As Andrew already notes, in practical terms you’re not likely to use Raspberry Pi for a cluster – perhaps for development and certain testing, and it’d be a neat solid state management server. Primarily, it’s “techie cool”.

Knowing the NDB architecture, one of the key issues is that all nodes need to communicate with each other (NxN) so the system is very network intensive, and network latency significantly affects performance. So commonly, a cluster would have at least separate interfaces for direct connections to its siblings (no switch), and possibly Dolphin Interconnect cards to provide a link with much less latency than regular Ethernet offers. And you can’t do either with Raspberry Pi.

However, there are important positive lessons in this setup:

  • Using the open source nature of the software it can be utilised in a new environment with only minimal tweaks. Not everybody needs to or wants to tweak, but the ability to do so is critical to innovation.
  • Overall, scaling out rather than up makes sense. There are cost, power-efficiency and other factors involved. More, cheap, relatively low-powered, systems can deliver a system architecture that would otherwise be unaffordable (and the expensive construct might not scale anyway).
  • Affordable resilience (redundancy).

What if you needed lots of MySQL slaves with a fairly small dataset? Raspberry Pi could well be the solution. Not everybody is “big” or “high performance” in the same way.

Green HDs and RAID Arrays

Some so-called “Green” harddisks don’t like being in a RAID array. These are primarily SATA drives, and they gain their green credentials by being able reduce their RPM when not in use, as well as other aggressive power management trickery. That’s all cool and in a way desirable – we want our hardware to use less power whenever possible! – but the time it takes some drives to “wake up” again is longer than a RAID setup is willing to tolerate.

First of all, you may wonder why I bother with SATA disks at all for RAID. I’ve written about this before, but they simply deliver plenty for much less money. Higher RPM doesn’t necessarily help you for a db-related (random access) workload, and for tasks like backups which do have a lot of speed may not be a primary concern. SATA disks have a shorter command queue than SAS, so that means they might need to seek more – however a smart RAID controller would already arrange its I/O in such a way as to optimise that.

The particular application where I tripped over Green disks was a backup array using software RAID10. Yep, a cheap setup – the objective is to have lots of diskspace with resilience, and access speed is not a requirement.

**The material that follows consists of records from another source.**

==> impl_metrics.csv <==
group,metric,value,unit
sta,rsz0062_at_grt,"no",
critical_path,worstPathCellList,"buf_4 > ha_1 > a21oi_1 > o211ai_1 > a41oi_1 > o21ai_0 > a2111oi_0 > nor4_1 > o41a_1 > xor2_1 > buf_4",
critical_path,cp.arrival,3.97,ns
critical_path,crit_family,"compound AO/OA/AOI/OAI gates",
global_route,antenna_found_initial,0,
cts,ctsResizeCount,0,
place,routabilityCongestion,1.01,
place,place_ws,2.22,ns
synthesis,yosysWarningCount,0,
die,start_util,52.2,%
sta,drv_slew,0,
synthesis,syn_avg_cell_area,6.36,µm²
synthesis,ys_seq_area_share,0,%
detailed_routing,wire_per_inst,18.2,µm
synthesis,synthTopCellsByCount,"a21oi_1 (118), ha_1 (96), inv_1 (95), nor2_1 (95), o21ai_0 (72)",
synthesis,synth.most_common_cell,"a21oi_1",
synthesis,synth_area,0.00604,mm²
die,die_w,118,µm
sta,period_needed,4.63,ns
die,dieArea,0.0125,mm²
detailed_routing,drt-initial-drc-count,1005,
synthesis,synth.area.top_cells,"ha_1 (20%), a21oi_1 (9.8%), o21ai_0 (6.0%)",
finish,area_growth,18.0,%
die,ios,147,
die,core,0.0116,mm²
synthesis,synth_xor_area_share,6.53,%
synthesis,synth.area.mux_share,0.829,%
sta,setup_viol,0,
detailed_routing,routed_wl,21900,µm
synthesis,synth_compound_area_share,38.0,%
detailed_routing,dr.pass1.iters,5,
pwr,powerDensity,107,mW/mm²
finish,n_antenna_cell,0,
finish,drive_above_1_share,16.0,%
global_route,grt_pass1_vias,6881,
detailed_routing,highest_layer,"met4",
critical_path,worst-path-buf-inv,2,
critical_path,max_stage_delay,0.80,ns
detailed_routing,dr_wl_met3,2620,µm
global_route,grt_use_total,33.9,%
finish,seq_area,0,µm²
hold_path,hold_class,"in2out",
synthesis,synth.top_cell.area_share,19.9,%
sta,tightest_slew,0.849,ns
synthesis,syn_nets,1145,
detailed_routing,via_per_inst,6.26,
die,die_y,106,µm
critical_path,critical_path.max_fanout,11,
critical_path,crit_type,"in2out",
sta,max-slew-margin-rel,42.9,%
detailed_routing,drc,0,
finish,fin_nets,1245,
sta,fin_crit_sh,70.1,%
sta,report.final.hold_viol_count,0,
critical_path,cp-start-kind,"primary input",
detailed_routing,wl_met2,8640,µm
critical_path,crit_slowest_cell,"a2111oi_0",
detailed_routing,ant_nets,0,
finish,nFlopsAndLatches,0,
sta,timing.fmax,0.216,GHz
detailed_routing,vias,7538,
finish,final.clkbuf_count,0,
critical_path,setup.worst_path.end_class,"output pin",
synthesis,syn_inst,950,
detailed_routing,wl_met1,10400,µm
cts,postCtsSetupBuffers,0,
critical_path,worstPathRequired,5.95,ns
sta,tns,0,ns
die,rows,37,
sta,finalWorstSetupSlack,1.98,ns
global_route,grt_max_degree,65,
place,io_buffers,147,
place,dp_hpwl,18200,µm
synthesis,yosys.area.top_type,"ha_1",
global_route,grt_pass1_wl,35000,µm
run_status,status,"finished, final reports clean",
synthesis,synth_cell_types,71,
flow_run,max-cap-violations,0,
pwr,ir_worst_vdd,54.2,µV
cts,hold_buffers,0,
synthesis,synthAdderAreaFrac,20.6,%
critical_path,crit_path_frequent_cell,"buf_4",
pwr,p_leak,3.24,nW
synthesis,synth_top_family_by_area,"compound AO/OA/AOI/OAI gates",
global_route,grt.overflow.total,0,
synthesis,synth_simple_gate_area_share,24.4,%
File: src/rtl/core/dtr_store.sv
// ----------------------------------------------------------------------------
// dtr_store
// Ascending sorted register store with a fill count. One read port chosen by
// the sequencer; per cycle either an insert at a given slot (upper entries
// move up one) or a drop of the smallest entry (all entries move down one).
// ----------------------------------------------------------------------------
module dtr_store (
    input  logic                aclk,
    input  logic                aresetn,
    input  dtr_pkg::store_cmd_t cmd,
    input  dtr_pkg::index_t     rd_idx,
    output dtr_pkg::stamp_t     rd_data,
    output dtr_pkg::count_t     count
);
    import dtr_pkg::*;

    stamp_t entries_reg  [STORE_CAP];
    stamp_t entries_next [STORE_CAP];
    count_t count_reg;
    count_t count_next;

    // per-entry shift for insert and drop
    always_comb begin
        for (int i = 0; i < STORE_CAP; i++) begin
            entries_next[i] = entries_reg[i];
            if (cmd.insert) begin
                if (index_t'(i) == cmd.pos) begin
                    entries_next[i] = cmd.value;
                end else if (index_t'(i) > cmd.pos) begin
                    entries_next[i] = entries_reg[(i == 0) ? 0 : i - 1];
                end
            end else if (cmd.drop) begin
                if (i < STORE_CAP - 1) begin
                    entries_next[i] = entries_reg[(i < STORE_CAP - 1) ? i + 1 : i];
                end
            end
        end
    end

    // fill count
    always_comb begin
        count_next = count_reg;
        if (cmd.insert) begin
            count_next = count_reg + ONE_COUNT;
        end else if (cmd.drop) begin
            count_next = count_reg - ONE_COUNT;
        end
    end

    always_ff @(posedge aclk) begin
        if (!aresetn) begin
            count_reg <= ZERO_COUNT;
        end else begin
            count_reg <= count_next;
        end
    end

    // entry payload, no reset
    always_ff @(posedge aclk) begin
        for (int i = 0; i < STORE_CAP; i++) begin
            entries_reg[i] <= entries_next[i];
        end
    end

    assign rd_data = entries_reg[rd_idx];
    assign count   = count_reg;

endmodule
`config.mk`:
```
export PLATFORM = sky130hd
export DESIGN_NAME = undirected_link_table
export DESIGN_NICKNAME = d
export VERILOG_FILES = /design/src/rtl/core/ult_pkg.sv /design/src/rtl/core/ult_ctrl.sv /design/src/rtl/core/ult_dp.sv /design/src/rtl/core/undirected_link_table.sv
export SDC_FILE = /design/constraint.sdc
export NUM_CORES = 1
export LEC_CHECK = 0
export BUFFER_PORTS_ARGS = -buffer_cell sky130_fd_sc_hd__buf_4
export CAP_MARGIN = 20
export CORE_ASPECT_RATIO = 1.25
export CORE_MARGIN = 2
export CORE_UTILIZATION = 60
export CTS_CLUSTER_SIZE = 24
export DETAILED_ROUTE_END_ITERATION = 12
export HOLD_SLACK_MARGIN = 0.08
export PLACE_DENSITY = 0.78
export SETUP_SLACK_MARGIN = 0.1
export SLEW_MARGIN = 20
export SYNTH_ARGS = -nofsm -noshare
export SYNTH_HDL_FRONTEND = slang
export SYNTH_SLANG_ARGS = --single-unit
```
`constraint.sdc`:
```
create_clock -name clk -period 5.7 [get_ports clk]
set_clock_uncertainty 0.2 [all_clocks]
set_input_delay 0.285 -clock clk [delete_from_list [all_inputs] [get_ports clk]]
set_output_delay 0.285 -clock clk [all_outputs]
set_load 0.05 [all_outputs]
```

Not all Green HDs are the same. Western Digital ones allow their settings to be changed, although that does need a DOS tool (just a bit of a pest using a USB stick with FreeDOS and the WD tool, but it’s doable), whereas Seagate has decided to restrict their Green models such that they don’t accept any APM commands and can’t change their configuration.

I’ve now replaced Seagates with (non-Green) Hitachi drives, and I’m told that Samsung disks are also ok.

So this is something to keep in mind when looking at SATA RAID arrays. I also think it might be a topic that the Linux software RAID code could address – if it were “Green HD aware” it could a) make sure that they don’t go to a state that is unacceptable, and b) be tolerant with their response time – this could be configurable. Obviously, some applications of RAID have higher demands than others, not all are the same.